AVAILABLE RECORDS:

What follows belongs to an exercise in optimizing a design on an open flow for small area, a short achievable clock period and few clock cycles; a production flow would make more cautious choices. Where RTL was checked, it was by simulation tests only, not by an equivalence proof against the original. No functional check of the RTL was part of runs 3 to 5. Power is estimated from default activity; no workload was simulated.

==> flow/design.v <==
module mctp_rx (
    input  wire        clk,
    input  wire        rst,             
    input  wire        start_valid,
    output wire        start_ready,
    input  wire [7:0]  cfg_mtu,         
    input  wire        cfg_pec_check,   
    input  wire        in_valid,        
    output wire        in_ready,
    input  wire [7:0]  in_data,
    output reg         out_valid,       
    input  wire        out_ready,
    output reg  [7:0]  out_data,
    output wire        done_valid,      
    input  wire        done_ready,
    output reg  [1:0]  done_status,     
    output reg  [9:0]  done_pkts,       
    output reg  [12:0] done_rx_len,     
    output reg  [12:0] done_raw_len,    
    output reg         done_mic_ok      
);
    localparam [1:0] ST_OK = 2'd0, ST_BADBC = 2'd1, ST_OVF = 2'd2, ST_PEC = 2'd3;
    localparam [7:0]  MIC_X0 = 8'h85;
    localparam [23:0] MIC_HI = 24'h9F9B5C;
    function [7:0] crc8_byte(input [7:0] c, input [7:0] b);
        integer i;
        reg [7:0] x;
        begin
            x = c ^ b;
            for (i = 0; i < 8; i = i + 1)
                x = x[7] ? ((x << 1) ^ 8'h07) : (x << 1);
            crc8_byte = x;
        end
    endfunction
    function [31:0] crc32_byte(input [31:0] c, input [7:0] b);
        integer i;
        reg [31:0] x;
        begin
            x = c ^ {24'd0, b};
            for (i = 0; i < 8; i = i + 1)
                x = x[0] ? ((x >> 1) ^ 32'h82F63B78) : (x >> 1);
            crc32_byte = x;
        end
    endfunction
    reg        s_idle, s_hdr, s_body, s_pec, s_done;
    reg        s_inv1, s_loop, s_fin, s_inv2;
    reg        ir;          
    reg        dv;          
    reg [7:0]  mtu;
    reg        pec_check;
    reg [8:0]  bcm5;        
    reg [7:0]  cnt;         
    reg        eom;
    reg [7:0]  crc8;
    reg [31:0] crc32;
    reg        sk_valid;    
    reg [7:0]  sk_data;
    reg        bc_bad_r;    
    reg        body_ovf_r;  
    assign start_ready = s_idle;
    assign in_ready    = ir;
    assign done_valid  = dv;
    wire take      = in_valid && ir;
    wire take_hdr  = take && s_hdr;
    wire take_body = take && s_body;
    wire take_pec  = take && s_pec;
    wire hdr_last  = take_hdr && (cnt[2:0] == 3'd0);
    wire hdr_fail  = bc_bad_r || body_ovf_r;
    wire hdr_ok    = hdr_last && !hdr_fail;
    wire bc_zero   = (bcm5[7:0] == 8'd0);
    wire body_last = take_body && (cnt == 8'd1);
    wire cnt_zero  = (cnt == 8'd0);
    wire next_ovf  = (done_raw_len >= 13'd5112);
    wire pec_bad   = pec_check && (in_data != crc8);
    wire done_fire = dv && done_ready;
    wire start     = s_idle && start_valid;
    wire out_free  = !out_valid || out_ready;
    wire out_fire  = out_valid && out_ready;
    wire s_idle_n = rst || (s_idle && !start_valid) || done_fire;
    wire s_hdr_n  = !rst && (start || (s_hdr && !hdr_last) ||
                             (take_pec && !pec_bad && !eom && !next_ovf));
    wire s_body_n = !rst && ((hdr_ok && !bc_zero) || (s_body && !body_last));
    wire s_pec_n  = !rst && ((hdr_ok && bc_zero) || body_last || (s_pec && !take));
    wire s_inv1_n = !rst && take_pec && pec_bad;
    wire s_loop_n = !rst && (s_inv1 || (s_loop && !cnt_zero));
    wire s_fin_n  = !rst && s_loop && cnt_zero;
    wire s_inv2_n = !rst && s_fin;
    wire s_done_n = !rst && ((hdr_last && hdr_fail) ||
                             (take_pec && !pec_bad && (eom || next_ovf)) ||
                             s_inv2 || (s_done && !done_fire));
    wire ov_n     = !rst && (out_free ? (sk_valid || take_body) : 1'b1);
    wire sk_n     = !rst && !out_free && (sk_valid || take_body);
    wire        raw_inc  = take_body || take_pec || s_loop || hdr_ok || s_fin;
    wire        raw_by8  = s_hdr || s_fin;
    wire [12:0] raw_p1   = done_raw_len + 13'd1;
    wire [12:0] raw_p8   = {done_raw_len[12:3] + 10'd1, done_raw_len[2:0]};
    wire        rx_inc   = take_body || (s_loop && !cnt_zero);
    wire        pkts_inc = take_pec || s_fin;
    wire        inv      = s_inv1 || s_inv2;
    wire [8:0]  cap_s  = {1'b0, done_raw_len[7:0]} + {1'b0, bcm5[7:0]};
    wire [4:0]  cap_hi = done_raw_len[12:8];
    wire        cap_19 = (cap_hi == 5'd19);
    wire        cap_18 = (cap_hi == 5'd18);
    wire        cap_20 = (cap_hi >= 5'd20);
    wire [7:0] crc8_next = crc8_byte(crc8, in_data);
    wire       mic_match = ((crc32[7:0] ^ out_data) == MIC_X0) && (crc32[31:8] == MIC_HI);
    always @(posedge clk) begin
        s_idle    <= s_idle_n;
        s_hdr     <= s_hdr_n;
        s_body    <= s_body_n;
        s_pec     <= s_pec_n;
        s_inv1    <= s_inv1_n;
        s_loop    <= s_loop_n;
        s_fin     <= s_fin_n;
        s_inv2    <= s_inv2_n;
        s_done    <= s_done_n;
        ir        <= s_hdr_n || (s_body_n && !sk_n) || s_pec_n;
        dv        <= s_done_n && !ov_n;
        out_valid <= ov_n;
        sk_valid  <= sk_n;
        bc_bad_r   <= bcm5[8] || (bcm5[7:0] > mtu);
        body_ovf_r <= cap_20 || (cap_19 && cap_s > 9'd247) || (cap_18 && cap_s > 9'd503);
        if (out_free) begin
            if (sk_valid)
                out_data <= sk_data;
            else if (s_body)
                out_data <= in_data;
        end else if (!sk_valid) begin
            sk_data <= in_data;
        end
        if (out_fire) begin
            crc32 <= crc32_byte(crc32, out_data);
            if (done_status == ST_OK)
                done_mic_ok <= mic_match;
        end
        if (inv) begin
            done_raw_len <= ~done_raw_len;
            done_rx_len  <= ~done_rx_len;
            done_pkts    <= ~done_pkts;
        end else begin
            if (raw_inc)
                done_raw_len <= raw_by8 ? raw_p8 : raw_p1;
            if (rx_inc)
                done_rx_len <= done_rx_len + 13'd1;
            if (pkts_inc)
                done_pkts <= done_pkts + 10'd1;
        end
        if (start) begin
            mtu          <= cfg_mtu;
            pec_check    <= cfg_pec_check;
            done_status  <= ST_OK;
            done_pkts    <= 10'd0;
            done_rx_len  <= 13'd0;
            done_raw_len <= 13'd0;
            done_mic_ok  <= 1'b0;
            crc32        <= 32'hFFFFFFFF;
            crc8         <= 8'd0;
            cnt          <= 8'd7;
        end
        if (s_hdr && cnt[2:0] == 3'd5)
            bcm5 <= {1'b0, in_data} - 9'd5;
        if (s_hdr && cnt[2:0] == 3'd0)
            eom <= in_data[6];
        if (take_hdr) begin
            cnt <= cnt - 8'd1;
            if (!cnt[2])
                crc8 <= crc8_next;
            if (cnt[2:0] == 3'd0) begin
                if (hdr_fail) begin
                    done_status <= bc_bad_r ? ST_BADBC : ST_OVF;
                    done_mic_ok <= 1'b0;
                end else begin
                    cnt <= bcm5[7:0];
                end
            end
        end
        if (take_body) begin
            crc8 <= crc8_next;
            cnt  <= cnt - 8'd1;
        end
        if (take_pec) begin
            crc8 <= 8'd0;
            cnt  <= 8'd7;
            if (pec_bad) begin
                done_status <= ST_PEC;
                done_mic_ok <= 1'b0;
            end else if (!eom && next_ovf) begin
                done_status <= ST_OVF;
                done_mic_ok <= 1'b0;
            end
        end
        if (s_inv1)
            cnt <= bcm5[7:0];
        if (s_loop && !cnt_zero)
            cnt <= cnt - 8'd1;
    end
endmodule
==> flow/run.sh <==
#!/bin/bash
# synth_recipe.tcl (not shown) runs the flow's synth.tcl, then flattens the netlist and writes it again
# the make line also repeats each setting of config.mk as NAME=value (left out here)
make -C /OpenROAD-flow-scripts/flow DESIGN_CONFIG=/design/flow/config.mk WORK_HOME=/design/flow/orfs CLKGATE_MAP_FILE= SYNTH_SCRIPT=/design/flow/synth_recipe.tcl finish
==> flow/config.mk <==
export PLATFORM = sky130hd
export DESIGN_NAME = mctp_rx
export DESIGN_NICKNAME = mctp_rx
export VERILOG_FILES = /design/flow/design.v
export SDC_FILE = /design/flow/constraint.sdc
export NUM_CORES = 4
export LEC_CHECK = 0
export CAP_MARGIN = 20
export CORE_MARGIN = 2
export CORE_UTILIZATION = 40
export CTS_BUF_LIST = sky130_fd_sc_hd__clkbuf_4 sky130_fd_sc_hd__clkbuf_8
export SETUP_SLACK_MARGIN = 2.8
export SLEW_MARGIN = 20
==> flow/constraint.sdc <==
create_clock -name core_clock -period 5.0 [get_ports {clk}]
set_input_delay 1.0000 -clock core_clock [delete_from_list [all_inputs] [get_ports {clk}]]
set_output_delay 1.0000 -clock core_clock [all_outputs]
set_load 0.01 [all_outputs]
==> flow_summary.json, run 1 <==
{
  "via_per_inst": 5.303,
  "clk_pin_slew_ps": 80,
  "p_leak_nw": 3.970,
  "die_y_um": 138.3,
  "die_w_um": 138.3,
  "drive_gt1_share_pct": 26.31,
  "hold_buffers": 0,
  "setup_violations": 0,
  "cts_buffers": 17,
  "diodes": 0,
  "cts.path.max_buffers": 2,
  "met2_usage_pct": 33.06,
  "synth_cells": 741,
  "worst_slew_pin_slew_ps": 732.8,
  "pin_count": 74,
  "place_hpwl_um": 12880,
  "syn_to_final_growth_pct": 32.81,
  "final_hold_viol_count": 0,
  "crit_required_ps": 5340,
  "drcViolationCount": 0,
  "gp_congestion": 0.8728,
  "synth_edf_count": 43,
  "whs_path_depth": 1,
  "core_mm2": 0.01784,
  "rrSetupSlack_ps": 2690,
  "synth_flop_cell": "dfxtp_1",
  "finalCritPeriodShare_pct": 46.23,
  "min-delay-path-class": "flop to flop",
  "worstReg2RegEnd": "done_rx_len[9]",
  "nFillCells": 1547,
  "p_per_area_mw_per_mm2": 234.4,
  "cp.arrival_ps": 2650,
  "max_cap_viol_count": 0,
  "vias": 5870,
  "yosysUniqueCellTypes": 54,
  "rows": 49,
  "syn-num-nets": 793,
  "top_usage_layer": "met2",
  "ys_warn_count": 1,
  "critPathKind": "flop to flop",
  "finalWirelength_um": 19000,
  "die_area_mm2": 0.01913,
  "cts.sinks": 137,
  "cts.htree.levels": 4,
  "final_antenna_net_count": 0,
  "setup_tns_ps": 0,
  "rsz0062_at_grt": "true",
  "start_kind": "flop",
  "crit_chain": "or4_4 > o41a_4 > or2_4 > nor3b_4 > a31oi_2 > xor2_1 > nor2_1",
  "crit_fanout": 4,
  "whs_ps": 448.4,
  "clkLatencyLatePin_ps": 460,
  "initial_core_util_pct": 40.44,
  "first_pass_iters": 6,
  "yosysSeqAreaShare_pct": 43.98,
  "reg2reg_from": "cnt[4]",
  "cp_slowest_cell": "or4_4",
  "status": "finished clean",
  "peakVddDrop_mv": 0.1933,
  "cts_tree": "done",
  "cp-end-kind": "flop",
  "min_from": "bcm5[8]",
  "grt_pass1_wl_um": 30170,
  "grtUsageMet1_pct": 25.55,
  "drtIter0Drc": 357,
  "track_usage_pct": 19.60,
  "period_needed_ps": 2312,
  "nets": 917,
  "hold_end": "bc_bad_r",
  "slew_violations": 0,
  "grt_pass1_vias": 5719,
  "routedWlPerCell_um": 17.16,
  "grt_max_degree": 40,
  "ys_ff_latch": 137,
  "clock.fmax_ghz": 0.4326,
  "fin_skew_ps": 11.92,
  "syn_avg_cell_area_um2": 9.736,
  "maxSlewHeadroom_pct": 51.10,
  "port_buffers": 73,
  "cts-root-buf": "clkbuf_8",
  "ff2ff_path_depth": 7,
  "seq_area_mm2": 0.003219,
  "max_stage_delay_ps": 520,
  "grt_overflow": 0,
  "synthArstFlopShare_pct": 0,
  "antenna_found_initial": 0,
  "multiInputGateArea_mm2": 0.004464,
  "grt_util_met3_pct": 3.395,
  "netlist_area_mm2": 0.007214
}
-- registers in the layout, indices dropped and copies added, names as in the netlist, 2 cells and up --
| name | cells |
|---|---|
| done_rx_len | 13 |
| sk_data | 8 |
| done_raw_len | 13 |
| bcm5 | 9 |
| crc8 | 8 |
| mtu | 8 |
| cnt | 8 |
| out_data | 8 |
| done_status | 2 |
| crc32 | 32 |
| done_pkts | 10 |
-- area by class of cell --
type                       count  share of cell area (%)
timing repair buffer         132                   11.28
tap                          229                   2.990
sequential                   137                   33.60
clock inverter                13                   1.776
multi-input combinational    548                   46.59
clock buffer                  19                   2.599
inverter                      29                   1.162
-- worst max-delay path by stage --
stage | start | endpoint | slack (ps) | depth (start not counted)
2_1_floorplan | cnt[2] | done_rx_len[9] | 2680 | 8
3_3_place_gp | in_data[4] | dv | 1980 | 8
3_5_place_dp | in_data[4] | dv | 1930 | 8
4_1_cts | out_data[1] | crc32[2] | 2600 | 7
5_1_grt | cnt[2] | done_rx_len[9] | 2650 | 7
6_report | cnt[4] | done_rx_len[9] | 2690 | 7
-- critical path: cells and delay by family, from the launching register on --
| kind | cells | cell delay [ps] |
|---|---|---|
| simple gates | 4 | 1010 |
| compound gates | 2 | 570 |
| flops | 1 | 460 |
| xor+xnor | 1 | 160 |
-- per-stage QoR --
stage	power, mW	instances	cell area [µm²]	utilization [%]	setup slack, ps
floorplan	1.252	741	7357	-	2678
global placement	1.295	1020	8272	46.36	1978
detailed placement	1.298	1020	8272	46.36	1929
global route	2.330	1107	9582	53.71	2649
finish	2.246	1107	9582	53.71	2688
CTS	2.259	1081	9085	50.92	2595
-- synth_stat cells, drive strengths merged, types with 5 or more instances --
master / instances / area share (%)
nand2: 54 / 2.8
xor2: 53 / 6.4
nor4: 6 / 0.52
nor2b: 6 / 0.52
a31oi: 15 / 1.3
a21oi: 29 / 2.0
nand4: 7 / 0.61
and3: 8 / 0.69
a22oi: 5 / 0.52
nor3: 16 / 1.1
mux2: 6 / 0.94
nor2: 73 / 3.8
or3: 5 / 0.43
or2: 6 / 0.52
xnor2: 100 / 13
dfxtp: 94 / 26
edfxtp: 43 / 18
o211ai: 27 / 2.8
a21o: 5 / 0.52
nand2b: 6 / 0.52
a211oi: 8 / 0.83
inv: 28 / 1.5
nand3: 14 / 0.97
clkbuf: 24 / 1.2
ha: 28 / 4.9
o21ai: 38 / 2.6
-- routing by layer --
layer	share of wire, %	routed length (µm)	up-vias
met5	0	0	-
met3	3.4	643	24
met2	51	9634	144
met1	44	8399	2864
met4	1.7	321	0
li1	-	-	2838
-- power by group --
part / switching (mW) / internal (mW)
combinational: 0.0657 / 0.0490
clock: 0.459 / 0.510
sequential: 0.00952 / 1.15
-- logic make-up after synthesis --
group	after synthesis	synth area share, %
XOR/XNOR	153	19.72
AO/OA/AOI/OAI	141	12.42
multiplexers	6	0.9365
adder cells (fa/ha/maj)	29	5.134
buffers and inverters	56	3.018
flip-flops	137	43.98
AND/OR/NAND/NOR	219	14.79
-- what timing repair did --
action	4_1_cts	5_1_grt
resized for setup	157	76
setup buffers	29	26
pin swaps	34	35
endpoints found under the hold margin	0	0
setup endpoints to repair	148	77
-- cell usage in the layout, fill, tap and decap left out, types with 6 or more instances in the layout --
master and count:
and3_1 7, o21ai_0 20, xnor2_4 14, a211oi_1 6, nand4_1 7, ha_1 24
o211ai_1 27, xor2_1 49, clkinv_4 6, nor2_1 68, clkdlybuf4s50_1 13, inv_1 23
nand2_1 50, xnor2_2 12, clkdlybuf4s15_1 7, dlygate4sd2_1 44, a21oi_1 26, nor3_1 11
o21ai_2 8, a31oi_1 12, dfxtp_1 65, edfxtp_1 43, buf_4 57, dfxtp_2 25
clkbuf_8 17, nand3_1 14, mux2_2 6, o21ai_1 9, xnor2_1 74
Testbench counts, summed over its fixed seeds: cycles 37,863.
==> run 2, diff against run 1 <==
--- a/flow/config.mk
+++ b/flow/config.mk
@@ -8,6 +8,5 @@
 export CAP_MARGIN = 20
 export CORE_MARGIN = 2
 export CORE_UTILIZATION = 40
-export CTS_BUF_LIST = sky130_fd_sc_hd__clkbuf_4 sky130_fd_sc_hd__clkbuf_8
 export SETUP_SLACK_MARGIN = 2.8
 export SLEW_MARGIN = 20
==> run 2 against run 1 <==
Effect of this change:
- total power grew 14%
- critical endpoint unchanged
- hold slack about the same
- synthesized cell count unchanged
- clock-buffer cell count is the same
- largest power group is now clock
==> flow_summary.json, run 2 <==
{
  "status": "finished clean",
  "cts_tree": "done",
  "synthArstFlopShare_pct": 0,
  "critPathKind": "flop to flop",
  "place_hpwl_um": 12880,
  "synth_cells": 741,
  "cts.htree.levels": 4,
  "grt_pass1_vias": 5653,
  "hold_buffers": 0,
  "rsz0062_at_grt": "true",
  "ys_ff_latch": 137,
  "cts-root-buf": "clkbuf_16",
  "cts.sinks": 137,
  "multiInputGateArea_mm2": 0.004433,
  "drive_gt1_share_pct": 23.62,
  "period_needed_ps": 2316,
  "crit_required_ps": 5290,
  "finalWirelength_um": 18820,
  "final_antenna_net_count": 0,
  "diodes": 0,
  "synth.top_cell.area_share_pct": 26.08,
  "first_pass_iters": 5,
  "setup_violations": 0,
  "clock.fmax_ghz": 0.4318,
  "initial_core_util_pct": 40.44,
  "maxSlewHeadroom_pct": 51.60,
  "vias": 5872,
  "nFillCells": 1528,
  "yosysSeqAreaShare_pct": 43.98,
  "synth_largest_area_cell": "dfxtp_1",
  "final_hold_viol_count": 0,
  "final_cell_mix": "76 x dfxtp_1, 73 x xnor2_1, 68 x nor2_1",
  "antenna_found_initial": 1,
  "die_w_um": 138.3,
  "max_cap_viol_count": 0,
  "via_per_inst": 5.333,
  "cp.arrival_ps": 2610,
  "setup_tns_ps": 0,
  "yosysUniqueCellTypes": 54,
  "seq_area_mm2": 0.003201,
  "cts_buffers": 17,
  "netlist_area_mm2": 0.007214,
  "dp_cells": 1020,
  "largestRegisters": "crc32 (32), done_raw_len (13), done_rx_len (13)",
  "drcViolationCount": 0,
  "finalCritPeriodShare_pct": 46.31,
  "syn_to_final_growth_pct": 34.04,
  "syn-num-nets": 793,
  "p_per_area_mw_per_mm2": 265.5,
  "largest_register_ffs": 32,
  "drtIter0Drc": 344,
  "worst_slew_pin_slew_ps": 725.2,
  "min-delay-path-class": "flop to flop",
  "clk_pin_slew_ps": 60,
  "netlist_top_cells_area": "dfxtp_1 26%, edfxtp_1 18%, xnor2_1 11%, xor2_1 6.4%, ha_1 4.9%",
  "crit_fanout": 4,
  "mostFrequentLayoutCell": "dfxtp_1",
  "gp_congestion": 0.8728,
  "final_cells": 1101,
  "die_y_um": 138.3,
  "grt_pass1_wl_um": 29550,
  "cp-end-kind": "flop",
  "nets": 911,
  "core_mm2": 0.01784,
  "die_area_mm2": 0.01913,
  "cts.path.max_buffers": 2,
  "track_usage_pct": 19.18,
  "totalPowerFinal_mw": 2.568,
  "synthMostInstantiatedCell": "dfxtp_1",
  "grt_overflow": 0,
  "synth_edf_count": 43,
  "rows": 49,
  "pin_count": 74,
  "peakVddDrop_mv": 0.2440,
  "synth_flop_cell": "dfxtp_1",
  "slew_violations": 0,
  "top_register": "crc32",
  "ys_warn_count": 1,
  "routedWlPerCell_um": 17.10,
  "start_kind": "flop",
  "clkLatencyLatePin_ps": 420,
  "syn_avg_cell_area_um2": 9.736,
  "port_buffers": 73,
  "p_leak_nw": 4.017,
  "fin_skew_ps": 14.76,
  "synth_commonest_cells": "94 x dfxtp_1, 89 x xnor2_1, 73 x nor2_1, 54 x nand2_1, 53 x xor2_1",
  "grt_max_degree": 40
}
## run 2: changes by cell type in the layout (fill, tap and decap cells not counted), sizes merged
| cell | previous run | this run |
|---|---|---|
| buf | 63 | 54 |
| clkdlybuf4s15 | 7 | 0 |
| dlygate4sd2 | 44 | 51 |
| clkbuf | 24 | 27 |
| clkdlybuf4s50 | 13 | 12 |
| dlymetal6s2s | 0 | 1 |
## run 2: power breakdown
part	switching [mW]	total, mW	internal [mW]
clock network	0.495	1.28	0.790
logic	0.0666	0.118	0.0513
registers	0.00924	1.16	1.16
## run 2: layer usage
layer	GRT usage (%)	share of wire (%)	vias to the layer above
li1	-	-	2825
met1	25.10	44	2856
met2	32.20	50	165
met3	3.533	4.4	24
met4	6.230	1.3	2
met5	0	0.085	-
## run 2: layout make-up
class / instances / area share [%]
multi-input combinational: 548 / 45.84
sequential: 137 / 33.10
timing repair buffer: 126 / 10.69
clock buffer: 19 / 4.477
tap: 229 / 2.963
clock inverter: 13 / 1.760
inverter: 29 / 1.177
## run 2: kinds of logic (layout without fill, tap and decap cells)
logic type | Yosys count | in the layout | share of synthesized area, %
AO/OA/AOI/OAI | 141 | 141 | 12.42
XOR/XNOR | 153 | 153 | 19.72
adder cells (fa/ha/maj) | 29 | 29 | 5.134
buffers and inverters | 56 | 187 | 3.018
flip-flops | 137 | 137 | 43.98
multiplexers | 6 | 6 | 0.9365
AND/OR/NAND/NOR | 219 | 219 | 14.79
## run 2: worst max-delay path, stage by stage (launching register included)
cell and delay (ps):
edfxtp_1 420, or4_4 540, o41a_4 400, or2_4 290
nor3b_4 170, a31oi_1 160, xor2_1 160, nor2_1 50
## run 2: final timing paths
| kind | start | to | slack (ps) | cells after the start |
|---|---|---|---|---|
| hold reg to reg | bcm5[8] | bc_bad_r | 450 | 1 |
| setup / recovery | cnt[2] | done_rx_len[9] | 2680 | 7 |
| setup reg to reg | cnt[2] | done_rx_len[9] | 2680 | 7 |
| hold / removal | bcm5[8] | bc_bad_r | 450 | 1 |
## run 2: repair_timing
action	4_1_cts	5_1_grt
buffers inserted	19	30
resized for setup	120	75
pin swaps	18	33
cloned	0	0
endpoints found under the setup margin	158	78
## run 2: metrics by stage
stage	setup slack (ps)	cell area [µm²]	hold WS, ps	utilization, %
floorplan	2678	7357	398.4	-
global placement	1978	8272	426.2	46.36
detailed placement	1929	8272	422.9	46.36
CTS	2619	9125	439.7	51.15
global route	2635	9671	457.9	54.20
finish	2684	9671	448.5	54.20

WORK REQUEST:
Whenever the word "resized" shows up in a line, that line counts. Say how many lines of the data count, giving the number alone.

RESULT OF THIS TASK:
2